Skeletal muscle remodeling during hypertrophy involves the coordinated expression of growth and atrophy genes

To better understand the mechanisms underlying human skeletal muscle hypertrophy, we carried out a genome‐wide analysis of gene expression in response to an acute bout of resistance exercise (RE). Subjects trained the non‐dominant elbow flexors for 12 weeks resulting in a 21.5 +/‐ 5.5 % increase in muscle cross sectional area and a 64.2 +/‐ 23.2% increase in 1RM strength. Six days after the last exercise session, an acute bout of RE was performed and bilateral biopsies taken 4 hr post‐exercise from both trained and untrained arms. RNA was extracted and prepared for expression profiling using the Affymetrix Human Genome U133 Plus 2 chips. Absolute expression values were calculated using MAS.5 and dChip and data analysis carried out in Gene Spring. Statistical significance was determined for those genes that changed >1.5 fold and were significantly different at p<0.05. Genes significantly different from control were analyzed for gene networks using Ingenuity Pathways.

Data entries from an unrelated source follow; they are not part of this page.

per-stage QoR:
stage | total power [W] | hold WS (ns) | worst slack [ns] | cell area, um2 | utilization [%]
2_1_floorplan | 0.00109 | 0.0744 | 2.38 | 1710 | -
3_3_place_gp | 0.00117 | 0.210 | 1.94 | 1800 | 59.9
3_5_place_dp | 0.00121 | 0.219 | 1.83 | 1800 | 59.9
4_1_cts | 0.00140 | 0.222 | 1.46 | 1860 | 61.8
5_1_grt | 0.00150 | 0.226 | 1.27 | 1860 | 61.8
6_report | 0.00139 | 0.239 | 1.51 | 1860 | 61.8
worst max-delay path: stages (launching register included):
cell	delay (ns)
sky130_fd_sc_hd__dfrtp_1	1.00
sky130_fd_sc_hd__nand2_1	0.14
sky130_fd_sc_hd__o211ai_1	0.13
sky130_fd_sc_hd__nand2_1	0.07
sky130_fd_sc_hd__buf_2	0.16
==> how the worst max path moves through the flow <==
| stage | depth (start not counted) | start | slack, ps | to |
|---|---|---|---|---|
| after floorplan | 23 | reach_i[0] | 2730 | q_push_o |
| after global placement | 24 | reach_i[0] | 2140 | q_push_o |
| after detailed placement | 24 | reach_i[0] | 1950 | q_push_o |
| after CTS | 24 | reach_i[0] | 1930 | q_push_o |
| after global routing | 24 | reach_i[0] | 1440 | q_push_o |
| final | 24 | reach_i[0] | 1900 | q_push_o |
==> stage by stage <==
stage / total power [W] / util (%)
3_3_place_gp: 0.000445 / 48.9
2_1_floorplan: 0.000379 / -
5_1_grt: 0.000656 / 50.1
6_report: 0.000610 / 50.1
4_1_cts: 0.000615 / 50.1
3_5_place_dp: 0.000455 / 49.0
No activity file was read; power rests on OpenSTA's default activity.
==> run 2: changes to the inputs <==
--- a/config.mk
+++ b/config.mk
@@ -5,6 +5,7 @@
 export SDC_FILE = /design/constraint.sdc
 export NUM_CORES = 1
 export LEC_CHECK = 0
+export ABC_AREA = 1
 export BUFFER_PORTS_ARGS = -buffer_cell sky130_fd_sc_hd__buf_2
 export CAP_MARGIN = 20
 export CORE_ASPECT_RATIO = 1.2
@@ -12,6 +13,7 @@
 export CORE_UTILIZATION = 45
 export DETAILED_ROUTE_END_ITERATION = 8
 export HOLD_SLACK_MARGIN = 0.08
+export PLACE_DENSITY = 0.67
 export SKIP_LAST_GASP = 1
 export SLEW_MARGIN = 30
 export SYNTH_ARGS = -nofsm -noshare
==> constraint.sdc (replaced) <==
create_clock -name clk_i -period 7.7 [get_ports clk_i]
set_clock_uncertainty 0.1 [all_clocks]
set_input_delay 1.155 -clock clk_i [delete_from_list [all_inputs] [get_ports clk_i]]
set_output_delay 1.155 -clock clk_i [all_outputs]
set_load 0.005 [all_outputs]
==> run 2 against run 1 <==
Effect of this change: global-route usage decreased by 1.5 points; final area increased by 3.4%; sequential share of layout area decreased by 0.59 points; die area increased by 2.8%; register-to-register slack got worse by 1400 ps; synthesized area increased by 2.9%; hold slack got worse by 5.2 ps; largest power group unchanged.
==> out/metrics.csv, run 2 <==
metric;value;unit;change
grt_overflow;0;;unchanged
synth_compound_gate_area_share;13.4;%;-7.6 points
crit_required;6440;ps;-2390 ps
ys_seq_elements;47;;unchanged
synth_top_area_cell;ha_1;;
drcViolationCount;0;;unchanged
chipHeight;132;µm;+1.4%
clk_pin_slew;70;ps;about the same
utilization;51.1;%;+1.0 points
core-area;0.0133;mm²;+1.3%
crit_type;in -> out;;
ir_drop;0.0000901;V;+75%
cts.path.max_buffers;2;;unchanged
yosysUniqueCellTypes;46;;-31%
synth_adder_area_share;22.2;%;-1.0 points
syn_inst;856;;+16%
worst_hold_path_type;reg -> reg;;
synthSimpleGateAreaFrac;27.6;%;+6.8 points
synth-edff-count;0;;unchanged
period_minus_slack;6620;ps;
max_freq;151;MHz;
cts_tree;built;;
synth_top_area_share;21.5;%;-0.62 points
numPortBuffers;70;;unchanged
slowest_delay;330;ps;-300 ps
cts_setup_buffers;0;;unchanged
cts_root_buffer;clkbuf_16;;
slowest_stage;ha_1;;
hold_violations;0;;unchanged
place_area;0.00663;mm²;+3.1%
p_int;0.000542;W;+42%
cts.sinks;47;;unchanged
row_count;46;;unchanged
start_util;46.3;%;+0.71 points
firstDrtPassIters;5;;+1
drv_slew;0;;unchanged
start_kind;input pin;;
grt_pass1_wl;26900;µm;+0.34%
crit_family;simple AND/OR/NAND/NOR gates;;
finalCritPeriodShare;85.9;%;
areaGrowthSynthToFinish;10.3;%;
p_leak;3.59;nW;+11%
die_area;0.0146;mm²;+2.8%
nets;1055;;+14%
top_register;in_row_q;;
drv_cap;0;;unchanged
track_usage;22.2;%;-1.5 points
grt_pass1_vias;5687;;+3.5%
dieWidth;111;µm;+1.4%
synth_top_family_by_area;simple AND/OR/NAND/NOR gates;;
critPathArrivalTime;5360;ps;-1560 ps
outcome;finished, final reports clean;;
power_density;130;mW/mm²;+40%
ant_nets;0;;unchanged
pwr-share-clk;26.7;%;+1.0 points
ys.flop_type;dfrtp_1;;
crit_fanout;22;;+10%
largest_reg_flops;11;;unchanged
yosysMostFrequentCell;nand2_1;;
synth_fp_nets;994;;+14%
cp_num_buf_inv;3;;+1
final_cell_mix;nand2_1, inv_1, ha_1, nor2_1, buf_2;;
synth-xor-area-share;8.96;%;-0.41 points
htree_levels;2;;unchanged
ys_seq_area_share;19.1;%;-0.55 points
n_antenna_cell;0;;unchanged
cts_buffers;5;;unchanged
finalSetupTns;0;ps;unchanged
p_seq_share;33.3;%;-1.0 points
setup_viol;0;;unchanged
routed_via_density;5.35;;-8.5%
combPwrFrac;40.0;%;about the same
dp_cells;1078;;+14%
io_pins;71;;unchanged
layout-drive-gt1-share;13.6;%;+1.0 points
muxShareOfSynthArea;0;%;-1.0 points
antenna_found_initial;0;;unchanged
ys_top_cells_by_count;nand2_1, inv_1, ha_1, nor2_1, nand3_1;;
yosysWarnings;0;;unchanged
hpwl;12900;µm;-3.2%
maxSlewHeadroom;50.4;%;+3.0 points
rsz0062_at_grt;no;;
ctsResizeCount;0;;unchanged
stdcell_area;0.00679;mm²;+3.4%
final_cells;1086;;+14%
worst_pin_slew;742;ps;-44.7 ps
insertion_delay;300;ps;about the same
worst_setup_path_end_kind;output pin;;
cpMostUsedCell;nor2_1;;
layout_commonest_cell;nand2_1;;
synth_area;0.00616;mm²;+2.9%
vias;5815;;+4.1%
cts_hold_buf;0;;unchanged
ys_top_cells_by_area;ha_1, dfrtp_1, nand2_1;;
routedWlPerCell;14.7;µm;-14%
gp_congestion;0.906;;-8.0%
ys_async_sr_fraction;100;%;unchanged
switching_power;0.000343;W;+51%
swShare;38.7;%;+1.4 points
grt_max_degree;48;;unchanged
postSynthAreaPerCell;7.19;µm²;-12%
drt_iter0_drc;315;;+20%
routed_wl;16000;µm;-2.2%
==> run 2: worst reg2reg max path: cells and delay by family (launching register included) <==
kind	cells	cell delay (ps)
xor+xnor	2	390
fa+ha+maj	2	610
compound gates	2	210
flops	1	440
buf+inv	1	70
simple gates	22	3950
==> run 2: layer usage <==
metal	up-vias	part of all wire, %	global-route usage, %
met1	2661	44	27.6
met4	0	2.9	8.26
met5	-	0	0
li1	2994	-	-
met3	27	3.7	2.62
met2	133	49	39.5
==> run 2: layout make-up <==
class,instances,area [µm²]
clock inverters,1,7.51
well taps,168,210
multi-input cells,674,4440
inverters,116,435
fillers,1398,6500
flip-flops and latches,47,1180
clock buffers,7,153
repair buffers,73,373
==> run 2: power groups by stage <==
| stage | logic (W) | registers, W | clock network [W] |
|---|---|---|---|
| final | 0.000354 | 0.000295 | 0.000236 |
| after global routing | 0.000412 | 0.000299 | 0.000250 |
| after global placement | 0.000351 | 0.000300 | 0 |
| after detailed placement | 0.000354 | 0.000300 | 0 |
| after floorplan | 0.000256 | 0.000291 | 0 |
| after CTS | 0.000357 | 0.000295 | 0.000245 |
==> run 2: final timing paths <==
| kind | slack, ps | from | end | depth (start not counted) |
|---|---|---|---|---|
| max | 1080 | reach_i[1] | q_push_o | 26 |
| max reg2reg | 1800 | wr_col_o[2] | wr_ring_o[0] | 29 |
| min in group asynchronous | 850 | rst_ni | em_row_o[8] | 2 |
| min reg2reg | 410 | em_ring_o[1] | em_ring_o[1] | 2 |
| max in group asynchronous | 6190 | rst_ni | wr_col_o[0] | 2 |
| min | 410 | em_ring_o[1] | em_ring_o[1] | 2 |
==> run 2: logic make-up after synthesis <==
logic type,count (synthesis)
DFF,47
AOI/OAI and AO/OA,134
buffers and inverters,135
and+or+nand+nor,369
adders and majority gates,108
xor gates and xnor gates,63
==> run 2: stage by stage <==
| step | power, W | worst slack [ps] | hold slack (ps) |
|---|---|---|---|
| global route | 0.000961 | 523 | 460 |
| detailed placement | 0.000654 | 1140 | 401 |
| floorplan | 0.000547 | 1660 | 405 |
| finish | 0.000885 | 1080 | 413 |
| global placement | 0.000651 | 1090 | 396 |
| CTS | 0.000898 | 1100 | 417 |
===== config.mk =====
export PLATFORM = sky130hd
export DESIGN_NAME = cs_step_tone_extractor_core
export DESIGN_NICKNAME = d
export VERILOG_FILES = /design/src/rtl/cste_pkg.sv /design/src/rtl/cste_parser.sv /design/src/rtl/cste_out_buf.sv /design/src/rtl/cs_step_tone_extractor_core.sv
export SDC_FILE = /design/constraint.sdc
export NUM_CORES = 1
export LEC_CHECK = 0
export BUFFER_PORTS_ARGS = -buffer_cell sky130_fd_sc_hd__buf_2
export CAP_MARGIN = 20
export CORE_MARGIN = 3
export CORE_UTILIZATION = 45
export DETAILED_ROUTE_END_ITERATION = 10
export PLACE_DENSITY = 0.66
export SETUP_SLACK_MARGIN = 0.02
export SYNTH_ARGS = -nofsm -noshare
export SYNTH_HDL_FRONTEND = slang
export SYNTH_SLANG_ARGS = --single-unit

===== constraint.sdc =====
create_clock -name i_clk -period 4.9 [get_ports i_clk]
set_clock_uncertainty 0.05 [all_clocks]
set_input_delay 0.735 -clock i_clk [delete_from_list [all_inputs] [get_ports i_clk]]
set_output_delay 0.735 -clock i_clk [all_outputs]
set_load 0.005 [all_outputs]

Our results revealed the coordinated induction of a molecular signature comprising genes involved in both cell growth and protein degradation. The initial response to acute RE was characterized by a growth network including IGF‐1, c‐myc, EGR‐1, and eIFs 4E and 4A while the “protein degradation” network included FOXO3a, FBXO32 ( atrogin ), RNF28 ( MURF‐1 ), NEDD4 and NEDL2. In summary, muscle growth and protein degradation processes may be simultaneously active to support skeletal muscle remodeling, thus previously characterized atrophy genes may be important for muscle adaptation as they may have remodeling functions associated with exercise‐induced muscle hypertrophy.